How to Avoid Bad Board Management Decision Making

Board management decision-making is a complex process that involves balancing executive tasks and responsibilities against the overall perspective needed to determine which strategies the company should pursue and the oversight necessary to enforce the new strategic direction. The decision-making process is prone to a number of factors that result in poor decisions. These problems are typically caused by a combination of poor performance over a long period and a need to increase risks to make up for the shortfall. The board may have a number of faulty evaluations and poor decisions which can have negative consequences for the company.

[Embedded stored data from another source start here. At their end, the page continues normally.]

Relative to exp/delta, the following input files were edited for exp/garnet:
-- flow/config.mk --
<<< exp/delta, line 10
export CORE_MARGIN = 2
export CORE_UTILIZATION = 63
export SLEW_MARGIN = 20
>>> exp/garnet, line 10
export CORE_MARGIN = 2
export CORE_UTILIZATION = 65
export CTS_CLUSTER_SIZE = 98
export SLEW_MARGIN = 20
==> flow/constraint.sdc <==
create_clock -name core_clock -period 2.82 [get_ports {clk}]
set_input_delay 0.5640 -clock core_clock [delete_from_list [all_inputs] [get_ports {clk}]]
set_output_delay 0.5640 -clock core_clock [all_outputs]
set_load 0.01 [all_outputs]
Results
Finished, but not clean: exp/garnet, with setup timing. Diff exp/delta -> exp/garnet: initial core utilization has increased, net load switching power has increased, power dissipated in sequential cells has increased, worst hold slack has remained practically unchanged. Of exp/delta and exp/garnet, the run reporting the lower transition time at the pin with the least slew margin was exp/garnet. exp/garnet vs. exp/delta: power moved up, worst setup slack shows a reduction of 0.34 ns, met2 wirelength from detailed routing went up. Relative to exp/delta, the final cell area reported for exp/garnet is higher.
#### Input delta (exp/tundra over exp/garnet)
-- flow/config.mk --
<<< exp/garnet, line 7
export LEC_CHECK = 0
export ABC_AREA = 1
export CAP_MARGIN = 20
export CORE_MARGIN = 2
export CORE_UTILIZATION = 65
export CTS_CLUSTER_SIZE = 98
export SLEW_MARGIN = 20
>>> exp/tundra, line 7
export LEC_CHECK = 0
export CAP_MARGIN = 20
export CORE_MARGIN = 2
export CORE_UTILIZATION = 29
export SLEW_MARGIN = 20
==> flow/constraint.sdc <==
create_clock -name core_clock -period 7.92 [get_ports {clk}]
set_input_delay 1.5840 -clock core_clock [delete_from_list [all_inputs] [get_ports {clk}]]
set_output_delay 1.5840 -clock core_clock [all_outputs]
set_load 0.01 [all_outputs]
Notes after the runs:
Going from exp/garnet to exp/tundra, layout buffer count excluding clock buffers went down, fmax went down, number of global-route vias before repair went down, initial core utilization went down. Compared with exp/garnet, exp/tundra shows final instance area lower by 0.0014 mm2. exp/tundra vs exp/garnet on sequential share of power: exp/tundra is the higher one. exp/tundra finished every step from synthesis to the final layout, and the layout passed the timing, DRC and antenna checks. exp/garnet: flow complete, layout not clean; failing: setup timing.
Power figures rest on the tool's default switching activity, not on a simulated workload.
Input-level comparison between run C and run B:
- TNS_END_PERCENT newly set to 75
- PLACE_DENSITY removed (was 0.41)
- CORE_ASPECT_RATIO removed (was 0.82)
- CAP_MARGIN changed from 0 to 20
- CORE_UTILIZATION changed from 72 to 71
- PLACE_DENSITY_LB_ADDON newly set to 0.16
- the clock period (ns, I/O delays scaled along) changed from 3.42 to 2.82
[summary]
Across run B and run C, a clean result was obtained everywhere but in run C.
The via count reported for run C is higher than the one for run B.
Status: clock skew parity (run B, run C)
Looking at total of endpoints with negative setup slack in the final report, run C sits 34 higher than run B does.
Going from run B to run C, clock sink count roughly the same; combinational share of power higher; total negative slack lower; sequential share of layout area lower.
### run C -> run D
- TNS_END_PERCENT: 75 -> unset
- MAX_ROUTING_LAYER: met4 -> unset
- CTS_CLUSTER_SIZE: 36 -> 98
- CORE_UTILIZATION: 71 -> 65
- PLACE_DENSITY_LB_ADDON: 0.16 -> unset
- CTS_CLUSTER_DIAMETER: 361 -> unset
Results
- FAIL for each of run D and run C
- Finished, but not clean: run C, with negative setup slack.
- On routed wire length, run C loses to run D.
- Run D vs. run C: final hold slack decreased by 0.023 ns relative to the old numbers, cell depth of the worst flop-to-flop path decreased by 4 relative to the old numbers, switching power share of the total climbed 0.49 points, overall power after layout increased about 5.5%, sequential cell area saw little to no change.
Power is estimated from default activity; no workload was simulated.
== v55 ==
==> flow/design.v (excerpt) <==
module alu(
    output[16 - 1:0] data_out,
	 output 							  valid_out,
	 output 							  cmd_out,
	 input [16 - 1:0] data_in,
	 input 							  valid_in,
	 input 							  cmd_in,
	 output 									 amm_read,
	 output[8 - 1:0] amm_address,
	 input [8 - 1:0] amm_readdata,
	 input 									 amm_waitrequest,
	 input[1:0] 							 amm_response,
	 input clk,
	 input rst_n
    );
Size: roughly 2600 cells after synthesis, about 580 flip-flops, about 58 I/O pins.
clock: 3.95 ns
lec_check: 0
abc_area: 1
cap_margin: 20
core_margin: 2
core_utilization: 71
place_density: 0.6
slew_margin: 20
run.sh (not shown) runs the stock make flow with config.mk's settings and CLKGATE_MAP_FILE=.
Here is what was changed in the inputs of v46 compared with v55.
# v55
export LEC_CHECK = 0
export ABC_AREA = 1
export CAP_MARGIN = 20
export CORE_MARGIN = 2
export CORE_UTILIZATION = 71
export PLACE_DENSITY = 0.6
export SLEW_MARGIN = 20
create_clock -name core_clock -period 3.95 [get_ports {clk}]
# v46
export LEC_CHECK = 0
export CAP_MARGIN = 20
export CORE_MARGIN = 2
export CORE_UTILIZATION = 63
export PLACE_DENSITY = 0.6
export SLEW_MARGIN = 20
create_clock -name core_clock -period 3.9 [get_ports {clk}]
==> results <==
Compared with v55, in v46 wire length of the first global-routing pass fell 14 mm, worst hold path cell count lower. Of v55 and v46, v46 shows the lower aggregate global-route resource usage, with v55 above it. v46: complete, dirty (negative setup slack). The final reports for v46 and v55 show die size higher in the former. Looking at post-synth area from yosys stat, v46 sits 1.9% lower than v55 does.
--- input diff v46..v4 ---
# v46
export LEC_CHECK = 0
export CAP_MARGIN = 20
export CORE_MARGIN = 2
export CORE_UTILIZATION = 63
export PLACE_DENSITY = 0.6
export SLEW_MARGIN = 20
create_clock -name core_clock -period 3.9 [get_ports {clk}]
# v4
export LEC_CHECK = 0
export CAP_MARGIN = 20
export CELL_PAD_IN_SITES_GLOBAL_PLACEMENT = 0
export CORE_ASPECT_RATIO = 0.5
export CORE_MARGIN = 2
export CORE_UTILIZATION = 72
export CTS_CLUSTER_SIZE = 47
export GPL_ROUTABILITY_DRIVEN = 0
export MAX_ROUTING_LAYER = met5
export PLACE_DENSITY_LB_ADDON = 0.0
export SETUP_SLACK_MARGIN = 0.61
export SLEW_MARGIN = 20
create_clock -name core_clock -period 3.9 [get_ports {clk}]
## What came out
Between v46 and v4, portion of total power attributed to the clock network is higher for v46, v4 comes in under that. In v4 the via count turned out 3596 higher than in v46. [flow] v4 | stages: complete | final checks: fail | reason: negative setup slack. Final checks on v46, whose flow otherwise completed, came back failing, citing negative setup slack. Path class of the lowest-slack min-delay path = input port to flip-flop: v46; path class of the lowest-slack min-delay path = flip-flop to flip-flop: v4. Compared to v46, the routing of v4 uses more wire. Going from v46 to v4, number of fill cells shrinks by 1228. The higher headroom to the max-slew limit of v46 and v4 is in v4. Comparing v4 against v46, there is no change at all in cell total in the yosys stat output. Taking v46 as the reference, in v4 cell leakage power rose by 0.00021 uW, least setup slack across all paths after layout fell by 0.55 ns, critical-path maximum fanout fell by 2. In v4 the post-route core utilization turned out 14 points higher than in v46. Area: v4 vs v46 -> v4 larger.

========
Starting RTL as in the previous note.
// alu
module alu(
    output[16 - 1:0] data_out,
	 output 							  valid_out,
	 output 							  cmd_out,
	 input [16 - 1:0] data_in,
	 input 							  valid_in,
	 input 							  cmd_in,
	 output 									 amm_read,
	 output[8 - 1:0] amm_address,
	 input [8 - 1:0] amm_readdata,
	 input 									 amm_waitrequest,
	 input[1:0] 							 amm_response,
	 input clk,
	 input rst_n
    );
Settings: LEC_CHECK=0, ABC_AREA=1, CAP_MARGIN=20, CORE_MARGIN=2, CORE_UTILIZATION=72, CTS_CLUSTER_SIZE=99, PLACE_DENSITY=0.38, SETUP_SLACK_MARGIN=0.34, SLEW_MARGIN=20, TNS_END_PERCENT=5; clock period 3.9 ns.
The baseline reached the layout checks and failed them: negative setup slack.
==> next run, changes <==
==> flow/config.mk (replaced) <==
export PLATFORM = sky130hd
export DESIGN_NAME = alu
export DESIGN_NICKNAME = alu
export VERILOG_FILES = /design/flow/design.v
export SDC_FILE = /design/flow/constraint.sdc
export NUM_CORES = 4
export LEC_CHECK = 0
export CAP_MARGIN = 20
export CORE_MARGIN = 2
export CORE_UTILIZATION = 72
export CTS_CLUSTER_SIZE = 52
export PLACE_DENSITY_LB_ADDON = 0.0
export SETUP_SLACK_MARGIN = 1.01
export SLEW_MARGIN = 20
The changed run produced a layout that fails on negative setup slack.
Hold slack gets better by 0.13 ns.
Power rises by 1.3%.
Via count went down by about 13%.
Die size shrinks by about 1.8%.
Critical path depth stays the same.
Worst setup slack got worse by 0.46 ns.
Cell count fell by 24%.
Routed wire length is higher by 4.8%.
Non-clock buffer count is higher by 79.
Design area went up by about 1.9%.
==> next run, changes <==
--- a/flow/config.mk
+++ b/flow/config.mk
@@ -7,2 +7,3 @@
 export LEC_CHECK = 0
+export ABC_AREA = 1
 export CAP_MARGIN = 20
@@ -10,5 +11,6 @@
 export CORE_UTILIZATION = 72
-export CTS_CLUSTER_SIZE = 52
-export PLACE_DENSITY_LB_ADDON = 0.0
-export SETUP_SLACK_MARGIN = 1.01
+export CTS_CLUSTER_SIZE = 99
+export PLACE_DENSITY = 0.36
+export SETUP_SLACK_MARGIN = 0.34
 export SLEW_MARGIN = 20
+export TNS_END_PERCENT = 5
The changed run completed, yet does not pass: negative setup slack.
Power went down by 1.2%.
Clock-buffer cell count rose by 6.
Final cell count came out higher by 32%.
Clock power is about the same.
Area after synthesis came out higher by 1.9%.
Non-clock buffer count went down by 79.
Maximum frequency climbs by 12%.
Design area came out lower by 1.8%.
Routed wire length decreases by 4.6%.
Core utilization goes down by 3.6 points.
Die area is higher by 1.9%.
==> next run, changes <==
==> flow/config.mk (replaced) <==
export PLATFORM = sky130hd
export DESIGN_NAME = alu
export DESIGN_NICKNAME = alu
export VERILOG_FILES = /design/flow/design.v
export SDC_FILE = /design/flow/constraint.sdc
export NUM_CORES = 4
export LEC_CHECK = 0
export CAP_MARGIN = 20
export CORE_MARGIN = 2
export CORE_UTILIZATION = 72
export CTS_CLUSTER_DIAMETER = 100
export PLACE_DENSITY_LB_ADDON = 0.07
export SLEW_MARGIN = 20
==> flow/constraint.sdc (replaced) <==
create_clock -name core_clock -period 3.91 [get_ports {clk}]
set_input_delay 0.7820 -clock core_clock [delete_from_list [all_inputs] [get_ports {clk}]]
set_output_delay 0.7820 -clock core_clock [all_outputs]
set_load 0.01 [all_outputs]
What happened: The changed run finished but fails on negative setup slack. Via count fell by 15%. Combinational power is about the same. Setup slack got worse by 0.44 ns. Routed wire length increases by 2.1%. Final area is about the same. Synthesized area goes down by 1.9%. Synthesized cell count goes down by 34%. Die size went down by 1.8%. Hold slack improves by 0.11 ns.
==> next run, changes <==
--- a/flow/config.mk
+++ b/flow/config.mk
@@ -8,6 +8,6 @@
 export CAP_MARGIN = 20
+export CORE_ASPECT_RATIO = 0.91
 export CORE_MARGIN = 2
 export CORE_UTILIZATION = 72
-export CTS_CLUSTER_DIAMETER = 100
-export PLACE_DENSITY_LB_ADDON = 0.07
+export PLACE_DENSITY = 0.6
 export SLEW_MARGIN = 20
==> flow/constraint.sdc (replaced) <==
create_clock -name core_clock -period 7.64 [get_ports {clk}]
set_input_delay 1.5280 -clock core_clock [delete_from_list [all_inputs] [get_ports {clk}]]
set_output_delay 1.5280 -clock core_clock [all_outputs]
set_load 0.01 [all_outputs]
What happened: The new run finished clean. Total power goes down by well over a third. Critical path depth is higher by 1. Design area shrinks by a few percent.
==> next run, changes <==
--- a/flow/config.mk
+++ b/flow/config.mk
@@ -8,5 +8,4 @@
 export CAP_MARGIN = 20
-export CORE_ASPECT_RATIO = 0.91
 export CORE_MARGIN = 2
-export CORE_UTILIZATION = 72
+export CORE_UTILIZATION = 22
 export PLACE_DENSITY = 0.6
==> flow/constraint.sdc (replaced) <==
create_clock -name core_clock -period 7.02 [get_ports {clk}]
set_input_delay 1.4040 -clock core_clock [delete_from_list [all_inputs] [get_ports {clk}]]
set_output_delay 1.4040 -clock core_clock [all_outputs]
set_load 0.01 [all_outputs]
Outcome: Synthesized cell count stays the same. Sequential share of layout area falls by 3.4 points. Clock power rises by about a fifth.

========
alu again, from the RTL that the note above started with.
clock: 3.9 ns
lec_check: 0
cap_margin: 20
core_margin: 2
core_utilization: 70
cts_cluster_diameter: 388
cts_cluster_size: 19
place_density_lb_addon: 0.0
setup_slack_margin: 1.01
slew_margin: 20
The baseline completed and failed the layout checks on negative setup slack.
Edit:
==> flow/config.mk (replaced) <==
export PLATFORM = sky130hd
export DESIGN_NAME = alu
export DESIGN_NICKNAME = alu
export VERILOG_FILES = /design/flow/design.v
export SDC_FILE = /design/flow/constraint.sdc
export NUM_CORES = 4
export LEC_CHECK = 0
export ABC_AREA = 1
export CAP_MARGIN = 20
export CORE_MARGIN = 2
export CORE_UTILIZATION = 72
export CTS_CLUSTER_SIZE = 99
export PLACE_DENSITY = 0.6
export SETUP_SLACK_MARGIN = 0.34
export SLEW_MARGIN = 20
export TNS_END_PERCENT = 5
=>
- The changed run completed and failed the layout checks on negative setup slack
- die size decreases slightly
- cell area decreases slightly
- via count increases by about a fifth
- count of clock-buffer cells in the layout increases by 31
- setup slack is better by 0.45 ns
- hold slack is worse by 0.11 ns
- total power increases by roughly a tenth
- cell count increases by a quarter to a third
- routed wire length increases by a few percent
- area after synthesis increases slightly
- clock skew decreases by 0.020 ns
Edit:
==> flow/config.mk (replaced) <==
export PLATFORM = sky130hd
export DESIGN_NAME = alu
export DESIGN_NICKNAME = alu
export VERILOG_FILES = /design/flow/design.v
export SDC_FILE = /design/flow/constraint.sdc
export NUM_CORES = 4
export LEC_CHECK = 0
export CAP_MARGIN = 20
export CORE_MARGIN = 2
export CORE_UTILIZATION = 66
export PLACE_DENSITY = 0.6
export SLEW_MARGIN = 20
==> flow/constraint.sdc (replaced) <==
create_clock -name core_clock -period 10.1 [get_ports {clk}]
set_input_delay 2.0200 -clock core_clock [delete_from_list [all_inputs] [get_ports {clk}]]
set_output_delay 2.0200 -clock core_clock [all_outputs]
set_load 0.01 [all_outputs]
After rerunning: The changed run passed the timing, design-rule and antenna checks; setup slack gains 3.1 ns; sequential share of layout area grows by 4.0 points; clock power shrinks by 62%; clock skew rises by 0.0096 ns; area after synthesis decreases by 1.9%; final area fell by 6.7%; worst hold slack improves by 0.052 ns; non-clock buffer count drops by 144.
Edit:
--- a/flow/config.mk
+++ b/flow/config.mk
@@ -8,5 +8,5 @@
 export CAP_MARGIN = 20
 export CORE_MARGIN = 2
-export CORE_UTILIZATION = 66
+export CORE_UTILIZATION = 40
 export PLACE_DENSITY = 0.6
 export SLEW_MARGIN = 20
==> flow/constraint.sdc (replaced) <==
create_clock -name core_clock -period 10.0 [get_ports {clk}]
set_input_delay 2.0000 -clock core_clock [delete_from_list [all_inputs] [get_ports {clk}]]
set_output_delay 2.0000 -clock core_clock [all_outputs]
set_load 0.01 [all_outputs]
Result: Wire length is higher slightly; critical path depth is unchanged; global-route usage is lower by 13 points; die area is higher by well over a third; count of clock-buffer cells in the layout is higher by 5; worst hold slack is better by 0.0044 ns; setup slack is worse by 0.039 ns.
Edit:
--- a/flow/config.mk
+++ b/flow/config.mk
@@ -8,5 +8,6 @@
 export CAP_MARGIN = 20
 export CORE_MARGIN = 2
-export CORE_UTILIZATION = 40
-export PLACE_DENSITY = 0.6
+export CORE_UTILIZATION = 72
+export CTS_CLUSTER_SIZE = 47
+export PLACE_DENSITY_LB_ADDON = 0.01
 export SLEW_MARGIN = 20
==> flow/constraint.sdc (replaced) <==
create_clock -name core_clock -period 3.9 [get_ports {clk}]
set_input_delay 0.7800 -clock core_clock [delete_from_list [all_inputs] [get_ports {clk}]]
set_output_delay 0.7800 -clock core_clock [all_outputs]
set_load 0.01 [all_outputs]
Outcome:
- The changed run completed and failed the layout checks on negative setup slack
- total power goes up to 2.6 times its value
- synthesized area does not change
- via count is higher by 25%
- flip-flop count stays the same
- wire length goes up by 35%
- critical path depth went up by 1
- clock power rises to 2.6 times its value
Power is estimated from default activity; no workload was simulated.
module accumulator #(parameter width = 32) 
	(input    clk,
     	 input    ena,
         input    reset,
         input	  signed [width - 1 : 0] acc_in,
   	 output   reg signed [width - 1 : 0] acc_out
	) ;
   always @(posedge clk) begin
      if (reset)  acc_out <= 0 ;
      else if (ena) acc_out <= acc_in ;
   end
endmodule
module mac_demo(input    clk, 
           input    reset, 
           input    ena,
   	   input    signed [16-1 : 0] k,
           input    signed [16-1 : 0] x,   
           output   signed [2 * 16 - 1 : 0] acc_out
          ) ;
           wire     signed [2 * 16 - 1 : 0] p ;
           wire     signed [2 * 16 - 1 : 0] acc_in ;
   multiplier  #(.width(16)) mult_0(.multiplicand(k),
                                          .multiplier(x),
                       			  .product(p)
                			  ) ;
   adder     #(.width(2*16)) add_0(.a(p),
                			 .b(acc_out),
                			 .sum(acc_in)
               				) ;
   accumulator  #(.width(2*16))  acc_0(.clk(clk),
                   			     .reset(reset),
                   			     .ena(ena),
                   			     .acc_in(acc_in),
                   			     .acc_out(acc_out)
                   			) ;
endmodule
==> inputs of run H <==
==> flow/design.v <==
module CONV(
	input			clk,               
	input			reset,             
	output reg		busy,	            
	input			ready,	            
	output reg[11:0]	iaddr,            
	input signed[19:0]	idata,            
	output reg 	     cwr,              
	output reg[11:0] 	caddr_wr,         
	output reg[19:0] 	cdata_wr,         
	output reg	 crd,               
	output reg[11:0]	caddr_rd,         
	input	[19:0]		cdata_rd,         
	output reg[2:0] 	csel              
);
parameter signed bias = 40'h0013100000;    
parameter signed K0_0 = 20'h0A89E;         
parameter signed K0_1 = 20'h092D5;         
parameter signed K0_2 = 20'h06D43;         
parameter signed K0_3 = 20'h01004;         
parameter signed K0_4 = 20'hF8F71;         
parameter signed K0_5 = 20'hF6E54;         
parameter signed K0_6 = 20'hFA6D7;         
parameter signed K0_7 = 20'hFC834;         
parameter signed K0_8 = 20'hFAC19;         
parameter IDLE       = 3'd0;    
parameter READ_CONV  = 3'd1;    
parameter WRITE_L0   = 3'd2;    
parameter DELAY1     = 3'd3;    
parameter READ_L0    = 3'd4;    
parameter WRITE_L1   = 3'd5;    
parameter DELAY2     = 3'd6;    
parameter FINISH     = 3'd7;    
reg [5:0] x, y, L1_x, L1_y;             
reg [3:0] counter_kdata, counter_kaddr;   
reg [2:0] counter_layer1;	            
reg [2:0] current_state, next_state;    
reg signed [19:0] Kernel;               
reg signed [39:0] conv_sum;             
reg signed [19:0] idata_tmp;            
wire signed [39:0] data_conv;
wire signed [19:0] conv_result;
assign data_conv = Kernel * idata_tmp;              
assign conv_result[19:0] = conv_sum[35:16] + conv_sum[15];   
always@(*) begin
	case(counter_kdata)
		4'd1: Kernel = K0_0;
		4'd2: Kernel = K0_1;
		4'd3: Kernel = K0_2;
		4'd4: Kernel = K0_3;
		4'd5: Kernel = K0_4;
		4'd6: Kernel = K0_5;
		4'd7: Kernel = K0_6;
		4'd8: Kernel = K0_7;
		4'd9: Kernel = K0_8;
		default: Kernel = 0;
	endcase
end
always@(posedge clk or posedge reset) begin
	if(reset) 
		current_state <= IDLE;
	else 
		current_state <= next_state;
end
always @(*) begin
	case (current_state)
		IDLE:       next_state = (ready) ? READ_CONV : IDLE;
		READ_CONV:  next_state = (counter_kdata == 4'd10) ? WRITE_L0 : READ_CONV;  
		WRITE_L0:   next_state = DELAY1;
		DELAY1:     next_state = (x == 6'd0 && y == 6'd0) ? READ_L0 : READ_CONV;
		READ_L0:    next_state = (counter_layer1 == 3'd4) ? WRITE_L1 : READ_L0;
		WRITE_L1:   next_state = DELAY2;
		DELAY2:     next_state = (L1_x == 6'd0 && L1_y == 6'd0) ? FINISH : READ_L0;
		FINISH:     next_state = FINISH;
		default:    next_state = IDLE;
	endcase
end
always@(posedge clk or posedge reset) begin
	if(reset) begin 
		iaddr <= 12'd0;
	end else if(current_state == READ_CONV) begin 
		case(counter_kaddr)
			4'd0: iaddr <= (y-1)*64 + x-1;
			4'd1: iaddr <= (y-1)*64 + x;
			4'd2: iaddr <= (y-1)*64 + x+1;
			4'd3: iaddr <= y*64 + x-1;
			4'd4: iaddr <= y*64 + x;		 
			4'd5: iaddr <= y*64 + x+1;		
			4'd6: iaddr <= (y+1)*64 + x-1;
			4'd7: iaddr <= (y+1)*64 + x;
			4'd8: iaddr <= (y+1)*64 + x+1;
			default: iaddr <= iaddr;
		endcase
	end
end
always@(posedge clk or posedge reset) begin
	if(reset) 
		counter_kaddr <= 4'd0;
	else if(current_state == READ_CONV) 
		counter_kaddr <= counter_kaddr + 4'd1;
	else 
		counter_kaddr <= counter_kaddr;
end
always@(posedge clk or posedge reset) begin
	if(reset) 
		idata_tmp <= 0;
	else if(current_state == READ_CONV) begin
		case(counter_kdata)
			4'd0: idata_tmp <= (x == 0 || y == 0) ? 20'd0 : idata;
			4'd1: idata_tmp <= (y == 0) ? 20'd0 : idata;
			4'd2: idata_tmp <= (x == 63 || y == 0) ? 20'd0 : idata;
			4'd3: idata_tmp <= (x == 0) ? 20'd0 : idata;
			4'd4: idata_tmp <= idata;
			4'd5: idata_tmp <= (x == 63) ? 20'd0 : idata;
			4'd6: idata_tmp <= (x == 0 || y == 63) ? 20'd0 : idata;
			4'd7: idata_tmp <= (y == 63) ? 20'd0 : idata;
			4'd8: idata_tmp <= (x == 63 || y == 63) ? 20'd0 : idata;
			default: idata_tmp <= idata_tmp;
		endcase
	end 
end
always@(posedge clk or posedge reset) begin
	if(reset) 
		conv_sum <= 40'd0;
	else if(current_state == READ_CONV) begin
		if(counter_kdata == 0) 
			conv_sum <= 40'd0;
		else if(counter_kdata == 10)     
			conv_sum <= conv_sum + bias;
		else  
			conv_sum <= conv_sum + data_conv;  
	end
end
always@(posedge clk or posedge reset) begin
	if(reset) 
		busy <= 0;
	else if(ready) 
		busy <= 1; 
	else if(current_state == FINISH) 
		busy <= 0;
end
always@(posedge clk or posedge reset) begin
	if(reset) 
		cwr <= 1'd0;
	else if(current_state == WRITE_L0 || current_state == WRITE_L1)
		cwr <= 1'd1;
	else 
		cwr <= 1'd0;
end
always@(posedge clk or posedge reset) begin
	if(reset) 
		crd <= 1'd0;
	else if(current_state == READ_L0) 
		crd <= 1'd1;
	else 
		crd <= 1'd0;
end
always@(posedge clk or posedge reset) begin
	if(reset) 
		csel <= 3'b000;
	else if(current_state == WRITE_L0) 
		csel <= 3'b001;
	else if(current_state == WRITE_L1) 
		csel <= 3'b011;
	else if(current_state == READ_L0) 
		csel <= 3'b001;
	else 
		csel <= csel;
end
always@(posedge clk or posedge reset) begin
	if(reset) 
		caddr_rd <= 12'd0;
	else if(current_state == READ_L0) begin
		case(counter_layer1)
			3'd0: caddr_rd <= L1_y*64 + L1_x;
			3'd1: caddr_rd <= L1_y*64 + L1_x+1;
			3'd2: caddr_rd <= (L1_y+1)*64 + L1_x;
			3'd3: caddr_rd <= (L1_y+1)*64 + L1_x+1;
		endcase 
	end
end
always@(posedge clk or posedge reset) begin
	if(reset) 
		caddr_wr <= 0;
	else if(current_state == WRITE_L0)  
		caddr_wr <= y * 64 + x; 
	else if(current_state == WRITE_L1)  
		caddr_wr <= (L1_y/2) * 32 + (L1_x/2);  
end
reg signed [19:0] current_max;
always@(posedge clk or posedge reset) begin
	if(reset) begin
		cdata_wr <= 20'd0;
		current_max <= 20'd0; 
	end else begin
		case(current_state)
			WRITE_L0:  
				cdata_wr <= (conv_sum[39]) ? 20'd0 : conv_result;
			READ_L0: begin				
				if(counter_layer1 == 3'd1) begin	 
					current_max <= cdata_rd; 		 
				end else begin
					current_max <= (cdata_rd > current_max) ? cdata_rd : current_max;
				end
			end
			WRITE_L1: begin
				cdata_wr <= current_max;
				current_max <= 20'h00000;  
			end
			default: begin
			end
		endcase
	end
end
always@(posedge clk or posedge reset) begin
	if(reset) begin
		x <= 6'd0; 
		y <= 6'd0;
	end else if(current_state == WRITE_L0) begin
		if(x == 6'd63) begin  
			x <= 6'd0;
			y <= y + 6'd1;
		end else begin
			x <= x + 6'd1;
		end
	end
end
always@(posedge clk or posedge reset) begin
	if(reset) begin
		L1_x <= 6'd0; 
		L1_y <= 6'd0;
	end else if(current_state == WRITE_L1) begin
		if(L1_x == 6'd62) begin
			L1_x <= 0;
			L1_y <= L1_y + 2;
		end else begin
			L1_x <= L1_x + 2;
		end
	end
end
always@(posedge clk or posedge reset) begin
	if(reset) 
		counter_kdata <= 4'd0;
	else 
		counter_kdata <= counter_kaddr;
end
always@(posedge clk or posedge reset) begin
	if(reset) 
		counter_layer1 <= 0;
	else if(current_state == READ_L0) 
		counter_layer1 <= counter_layer1 + 3'd1;
	else 
		counter_layer1 <= 0;
end
endmodule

The first step is to ensure that every member of the board have access information upon which they are able to base their decisions. This requires a comprehensive strategy that involves the gradual development by the board, of a mental or impression models of the subject matter and the investigation and analysis of this information to reveal any biases or assumptions that could affect the decisions made later.

Another crucial aspect is to determine when an issue is appropriate for the board’s consideration. This depends on the overall governance process of the business and the board chair’s ability to facilitate the right discussions at the appropriate time to avoid last-minute unexpected decisions or those that rely on a „gut check” and aren’t supported by facts. It also depends on the internal procedures of the board for example, the way they organize and evaluate their agenda, determining which items require their attention and determine if an open-ended discussion or a committee is more appropriate.